Detection of subtle dff erences in cell surfaces and morphology  that  may  be  indicative  of  diseases  and  abnormalities such as cancer [1] has potential for the early diagnosis and treatment of disease and for use in biological studies. Accurate discrimination of such changes by optical microscopy remains a major challenge [2]. High-resolution microscopic techniques such as atomic force microscopy (AFM)  are much better suited to such analyses as they enable three-dimensional (3D) nanometer resolution. However, they have the major disadvantage of requiring high scanning tip forces that can damage the sensitive soft biological tissue. Blunter tips have been used to minimize the damage but they result in greatly diminished resolution [3]. Furthermore, scanning using a tip in an aqueous environment can cause structural movement and loss of resolution due to damping effects [4].

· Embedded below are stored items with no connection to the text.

==> flow/design.v <==
module chip_to_symbol 
(
input logic         i_clk,
input logic         i_rst_n,
input logic         i_stream,
input logic         i_stream_valid,
output logic [3:0]  o_symbol,
output logic        o_symbol_valid       
);
logic [4:0] r_bit_counter;
logic [31:0] r_received_chip;
logic [5:0] s_ones_counter[15:0];
logic	[31:0]	chip_values [15:0];  
initial 
begin
	chip_values[0] 		=  32'b11011001110000110101001000101110;
	chip_values[8] 		=  32'b11101101100111000011010100100010;
	chip_values[4] 		=  32'b00101110110110011100001101010010;
	chip_values[12] 	=  32'b00100010111011011001110000110101;
	chip_values[2] 		=  32'b01010010001011101101100111000011;
	chip_values[10] 	=  32'b00110101001000101110110110011100;
	chip_values[6] 		=  32'b11000011010100100010111011011001;
	chip_values[14] 	=  32'b10011100001101010010001011101101;
	chip_values[1] 		=  32'b10001100100101100000011101111011;
	chip_values[9] 		=  32'b10111000110010010110000001110111;
	chip_values[5] 		=  32'b01111011100011001001011000000111;
	chip_values[13] 	=  32'b01110111101110001100100101100000;
	chip_values[3]		=  32'b00000111011110111000110010010110;
	chip_values[11]		=  32'b01100000011101111011100011001001;
	chip_values[7] 		=  32'b10010110000001110111101110001100;
	chip_values[15] 	=  32'b11001001011000000111011110111000;
end
always_ff@(posedge i_clk , negedge i_rst_n)
begin
    if(!i_rst_n)
    begin
        r_bit_counter <= 'd0;
    end
    else if(r_bit_counter=='d31) 
    begin
        r_bit_counter <= 'd0;
    end
    else if(i_stream_valid)
    begin
        r_bit_counter <= r_bit_counter + 'd1;
    end
end
always_ff@(posedge i_clk , negedge i_rst_n)
begin
    if(!i_rst_n)
    begin
        r_received_chip <= 'd0;
		for(int i = 0 ; i<16 ; i++)
        begin
			s_ones_counter[i] <= 'd0;
		end
    end
	else if (r_bit_counter==31)
	begin
		for(int i = 0 ; i<16 ; i++)
        begin
			s_ones_counter[i] <= 'd0;
		end
	end
    else if(i_stream_valid)
    begin
        r_received_chip[r_bit_counter]<= i_stream;
        for(int i = 0 ; i<16 ; i++)
        begin
            s_ones_counter[i] <= s_ones_counter[i] + (i_stream ~^ chip_values[i][r_bit_counter]);
        end
    end    
end
	always@(*)
		begin
			if((s_ones_counter[0]>=s_ones_counter[1]) && (s_ones_counter[0]>=s_ones_counter[2]) && (s_ones_counter[0]>=s_ones_counter[3]) && (s_ones_counter[0]>=s_ones_counter[4]) && (s_ones_counter[0]>=s_ones_counter[5]) && (s_ones_counter[0]>=s_ones_counter[6]) && (s_ones_counter[0]>=s_ones_counter[7]) && (s_ones_counter[0]>=s_ones_counter[8]) && (s_ones_counter[0]>=s_ones_counter[9]) && (s_ones_counter[0]>=s_ones_counter[10]) && (s_ones_counter[0]>=s_ones_counter[11]) && (s_ones_counter[0]>=s_ones_counter[12]) && (s_ones_counter[0]>=s_ones_counter[13]) && (s_ones_counter[0]>=s_ones_counter[14]) && (s_ones_counter[0]>=s_ones_counter[15]) ) 
			begin
				o_symbol = 'd0;
			end
			else if((s_ones_counter[1]>=s_ones_counter[0]) && (s_ones_counter[1]>=s_ones_counter[2]) && (s_ones_counter[1]>=s_ones_counter[3]) && (s_ones_counter[1]>=s_ones_counter[4]) && (s_ones_counter[1]>=s_ones_counter[5]) && (s_ones_counter[1]>=s_ones_counter[6]) && (s_ones_counter[1]>=s_ones_counter[7]) && (s_ones_counter[1]>=s_ones_counter[8]) && (s_ones_counter[1]>=s_ones_counter[9]) && (s_ones_counter[1]>=s_ones_counter[10]) && (s_ones_counter[1]>=s_ones_counter[11]) && (s_ones_counter[1]>=s_ones_counter[12]) && (s_ones_counter[1]>=s_ones_counter[13]) && (s_ones_counter[1]>=s_ones_counter[14]) && (s_ones_counter[1]>=s_ones_counter[15]) ) 
			begin
				o_symbol = 'd1;
			end
			else if((s_ones_counter[2]>=s_ones_counter[0]) && (s_ones_counter[2]>=s_ones_counter[1]) && (s_ones_counter[2]>=s_ones_counter[3]) && (s_ones_counter[2]>=s_ones_counter[4]) && (s_ones_counter[2]>=s_ones_counter[5]) && (s_ones_counter[2]>=s_ones_counter[6]) && (s_ones_counter[2]>=s_ones_counter[7]) && (s_ones_counter[2]>=s_ones_counter[8]) && (s_ones_counter[2]>=s_ones_counter[9]) && (s_ones_counter[2]>=s_ones_counter[10]) && (s_ones_counter[2]>=s_ones_counter[11]) && (s_ones_counter[2]>=s_ones_counter[12]) && (s_ones_counter[2]>=s_ones_counter[13]) && (s_ones_counter[2]>=s_ones_counter[14]) && (s_ones_counter[2]>=s_ones_counter[15]) ) 
			begin
				o_symbol = 'd2;
			end
			else if((s_ones_counter[3]>=s_ones_counter[0]) && (s_ones_counter[3]>=s_ones_counter[1]) && (s_ones_counter[3]>=s_ones_counter[2]) && (s_ones_counter[3]>=s_ones_counter[4]) && (s_ones_counter[3]>=s_ones_counter[5]) && (s_ones_counter[3]>=s_ones_counter[6]) && (s_ones_counter[3]>=s_ones_counter[7]) && (s_ones_counter[3]>=s_ones_counter[8]) && (s_ones_counter[3]>=s_ones_counter[9]) && (s_ones_counter[3]>=s_ones_counter[10]) && (s_ones_counter[3]>=s_ones_counter[11]) && (s_ones_counter[3]>=s_ones_counter[12]) && (s_ones_counter[3]>=s_ones_counter[13]) && (s_ones_counter[3]>=s_ones_counter[14]) && (s_ones_counter[3]>=s_ones_counter[15]) ) 
			begin
				o_symbol = 'd3;
			end
			else if((s_ones_counter[4]>=s_ones_counter[0]) && (s_ones_counter[4]>=s_ones_counter[1]) && (s_ones_counter[4]>=s_ones_counter[2]) && (s_ones_counter[4]>=s_ones_counter[3]) && (s_ones_counter[4]>=s_ones_counter[5]) && (s_ones_counter[4]>=s_ones_counter[6]) && (s_ones_counter[4]>=s_ones_counter[7]) && (s_ones_counter[4]>=s_ones_counter[8]) && (s_ones_counter[4]>=s_ones_counter[9]) && (s_ones_counter[4]>=s_ones_counter[10]) && (s_ones_counter[4]>=s_ones_counter[11]) && (s_ones_counter[4]>=s_ones_counter[12]) && (s_ones_counter[4]>=s_ones_counter[13]) && (s_ones_counter[4]>=s_ones_counter[14]) && (s_ones_counter[4]>=s_ones_counter[15]) ) 
			begin
				o_symbol = 'd4;
			end
			else if((s_ones_counter[5]>=s_ones_counter[0]) && (s_ones_counter[5]>=s_ones_counter[1]) && (s_ones_counter[5]>=s_ones_counter[2]) && (s_ones_counter[5]>=s_ones_counter[3]) && (s_ones_counter[5]>=s_ones_counter[4]) && (s_ones_counter[5]>=s_ones_counter[6]) && (s_ones_counter[5]>=s_ones_counter[7]) && (s_ones_counter[5]>=s_ones_counter[8]) && (s_ones_counter[5]>=s_ones_counter[9]) && (s_ones_counter[5]>=s_ones_counter[10]) && (s_ones_counter[5]>=s_ones_counter[11]) && (s_ones_counter[5]>=s_ones_counter[12]) && (s_ones_counter[5]>=s_ones_counter[13]) && (s_ones_counter[5]>=s_ones_counter[14]) && (s_ones_counter[5]>=s_ones_counter[15]) ) 
			begin
				o_symbol = 'd5;
			end
			else if((s_ones_counter[6]>=s_ones_counter[0]) && (s_ones_counter[6]>=s_ones_counter[1]) && (s_ones_counter[6]>=s_ones_counter[2]) && (s_ones_counter[6]>=s_ones_counter[3]) && (s_ones_counter[6]>=s_ones_counter[4]) && (s_ones_counter[6]>=s_ones_counter[5]) && (s_ones_counter[6]>=s_ones_counter[7]) && (s_ones_counter[6]>=s_ones_counter[8]) && (s_ones_counter[6]>=s_ones_counter[9]) && (s_ones_counter[6]>=s_ones_counter[10]) && (s_ones_counter[6]>=s_ones_counter[11]) && (s_ones_counter[6]>=s_ones_counter[12]) && (s_ones_counter[6]>=s_ones_counter[13]) && (s_ones_counter[6]>=s_ones_counter[14]) && (s_ones_counter[6]>=s_ones_counter[15]) ) 
			begin
				o_symbol = 'd6;
			end
			else if((s_ones_counter[7]>=s_ones_counter[0]) && (s_ones_counter[7]>=s_ones_counter[1]) && (s_ones_counter[7]>=s_ones_counter[2]) && (s_ones_counter[7]>=s_ones_counter[3]) && (s_ones_counter[7]>=s_ones_counter[4]) && (s_ones_counter[7]>=s_ones_counter[5]) && (s_ones_counter[7]>=s_ones_counter[6]) && (s_ones_counter[7]>=s_ones_counter[8]) && (s_ones_counter[7]>=s_ones_counter[9]) && (s_ones_counter[7]>=s_ones_counter[10]) && (s_ones_counter[7]>=s_ones_counter[11]) && (s_ones_counter[7]>=s_ones_counter[12]) && (s_ones_counter[7]>=s_ones_counter[13]) && (s_ones_counter[7]>=s_ones_counter[14]) && (s_ones_counter[7]>=s_ones_counter[15]) ) 
			begin
				o_symbol = 'd7;
			end
			else if((s_ones_counter[8]>=s_ones_counter[0]) && (s_ones_counter[8]>=s_ones_counter[1]) && (s_ones_counter[8]>=s_ones_counter[2]) && (s_ones_counter[8]>=s_ones_counter[3]) && (s_ones_counter[8]>=s_ones_counter[4]) && (s_ones_counter[8]>=s_ones_counter[5]) && (s_ones_counter[8]>=s_ones_counter[6]) && (s_ones_counter[8]>=s_ones_counter[7]) && (s_ones_counter[8]>=s_ones_counter[9]) && (s_ones_counter[8]>=s_ones_counter[10]) && (s_ones_counter[8]>=s_ones_counter[11]) && (s_ones_counter[8]>=s_ones_counter[12]) && (s_ones_counter[8]>=s_ones_counter[13]) && (s_ones_counter[8]>=s_ones_counter[14]) && (s_ones_counter[8]>=s_ones_counter[15]) ) 
			begin
				o_symbol = 'd8;
			end
			else if((s_ones_counter[9]>=s_ones_counter[0]) && (s_ones_counter[9]>=s_ones_counter[1]) && (s_ones_counter[9]>=s_ones_counter[2]) && (s_ones_counter[9]>=s_ones_counter[3]) && (s_ones_counter[9]>=s_ones_counter[4]) && (s_ones_counter[9]>=s_ones_counter[5]) && (s_ones_counter[9]>=s_ones_counter[6]) && (s_ones_counter[9]>=s_ones_counter[7]) && (s_ones_counter[9]>=s_ones_counter[8]) && (s_ones_counter[9]>=s_ones_counter[10]) && (s_ones_counter[9]>=s_ones_counter[11]) && (s_ones_counter[9]>=s_ones_counter[12]) && (s_ones_counter[9]>=s_ones_counter[13]) && (s_ones_counter[9]>=s_ones_counter[14]) && (s_ones_counter[9]>=s_ones_counter[15]) ) 
			begin
				o_symbol = 'd9;
			end
			else if((s_ones_counter[10]>=s_ones_counter[0]) && (s_ones_counter[10]>=s_ones_counter[1]) && (s_ones_counter[10]>=s_ones_counter[2]) && (s_ones_counter[10]>=s_ones_counter[3]) && (s_ones_counter[10]>=s_ones_counter[4]) && (s_ones_counter[10]>=s_ones_counter[5]) && (s_ones_counter[10]>=s_ones_counter[6]) && (s_ones_counter[10]>=s_ones_counter[7]) && (s_ones_counter[10]>=s_ones_counter[8]) && (s_ones_counter[10]>=s_ones_counter[9]) && (s_ones_counter[10]>=s_ones_counter[11]) && (s_ones_counter[10]>=s_ones_counter[12]) && (s_ones_counter[10]>=s_ones_counter[13]) && (s_ones_counter[10]>=s_ones_counter[14]) && (s_ones_counter[10]>=s_ones_counter[15]) ) 
			begin
				o_symbol = 'd10;
			end
			else if((s_ones_counter[11]>=s_ones_counter[0]) && (s_ones_counter[11]>=s_ones_counter[1]) && (s_ones_counter[11]>=s_ones_counter[2]) && (s_ones_counter[11]>=s_ones_counter[3]) && (s_ones_counter[11]>=s_ones_counter[4]) && (s_ones_counter[11]>=s_ones_counter[5]) && (s_ones_counter[11]>=s_ones_counter[6]) && (s_ones_counter[11]>=s_ones_counter[7]) && (s_ones_counter[11]>=s_ones_counter[8]) && (s_ones_counter[11]>=s_ones_counter[9]) && (s_ones_counter[11]>=s_ones_counter[10]) && (s_ones_counter[11]>=s_ones_counter[12]) && (s_ones_counter[11]>=s_ones_counter[13]) && (s_ones_counter[11]>=s_ones_counter[14]) && (s_ones_counter[11]>=s_ones_counter[15]) ) 
			begin
				o_symbol = 'd11;
			end
			else if((s_ones_counter[12]>=s_ones_counter[0]) && (s_ones_counter[12]>=s_ones_counter[1]) && (s_ones_counter[12]>=s_ones_counter[2]) && (s_ones_counter[12]>=s_ones_counter[3]) && (s_ones_counter[12]>=s_ones_counter[4]) && (s_ones_counter[12]>=s_ones_counter[5]) && (s_ones_counter[12]>=s_ones_counter[6]) && (s_ones_counter[12]>=s_ones_counter[7]) && (s_ones_counter[12]>=s_ones_counter[8]) && (s_ones_counter[12]>=s_ones_counter[9]) && (s_ones_counter[12]>=s_ones_counter[10]) && (s_ones_counter[12]>=s_ones_counter[11]) && (s_ones_counter[12]>=s_ones_counter[13]) && (s_ones_counter[12]>=s_ones_counter[14]) && (s_ones_counter[12]>=s_ones_counter[15]) ) 
			begin
				o_symbol = 'd12;
			end
			else if((s_ones_counter[13]>=s_ones_counter[0]) && (s_ones_counter[13]>=s_ones_counter[1]) && (s_ones_counter[13]>=s_ones_counter[2]) && (s_ones_counter[13]>=s_ones_counter[3]) && (s_ones_counter[13]>=s_ones_counter[4]) && (s_ones_counter[13]>=s_ones_counter[5]) && (s_ones_counter[13]>=s_ones_counter[6]) && (s_ones_counter[13]>=s_ones_counter[7]) && (s_ones_counter[13]>=s_ones_counter[8]) && (s_ones_counter[13]>=s_ones_counter[9]) && (s_ones_counter[13]>=s_ones_counter[10]) && (s_ones_counter[13]>=s_ones_counter[11]) && (s_ones_counter[13]>=s_ones_counter[12]) && (s_ones_counter[13]>=s_ones_counter[15]) && (s_ones_counter[13]>=s_ones_counter[14]) ) 
			begin
				o_symbol = 'd13;
			end
			else if((s_ones_counter[14]>=s_ones_counter[0]) && (s_ones_counter[14]>=s_ones_counter[1]) && (s_ones_counter[14]>=s_ones_counter[2]) && (s_ones_counter[14]>=s_ones_counter[3]) && (s_ones_counter[14]>=s_ones_counter[4]) && (s_ones_counter[14]>=s_ones_counter[5]) && (s_ones_counter[14]>=s_ones_counter[6]) && (s_ones_counter[14]>=s_ones_counter[7]) && (s_ones_counter[14]>=s_ones_counter[8]) && (s_ones_counter[14]>=s_ones_counter[9]) && (s_ones_counter[14]>=s_ones_counter[10]) && (s_ones_counter[14]>=s_ones_counter[11]) && (s_ones_counter[14]>=s_ones_counter[12]) && (s_ones_counter[14]>=s_ones_counter[13]) && (s_ones_counter[14]>=s_ones_counter[15]) ) 
			begin
				o_symbol = 'd14;
			end
			else
				begin
				o_symbol = 'd15;
				end
			end
assign o_symbol_valid = (r_bit_counter==31);  
endmodule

However, it has been predicted that AFM imaging of cells in liquid should be capable of resolutions of 50–500 nm regardless of whether the cells are living or fixed [5,6].  Time-consuming preparation procedures when using either air or vacuum environments associated with TEM have been a further limitation which is exacerbated by the need for dehydration and  fixation, which can deform the cells and introduce artifacts in the imaging process [7].  Such nanoscale imaging tools have therefore not been widely used in life science applications. Whilst polymers have been used in the imprinting of yeasts for quartz crystal microbalance sensors  [8,9], they have only recently been applied to nanoscale imaging.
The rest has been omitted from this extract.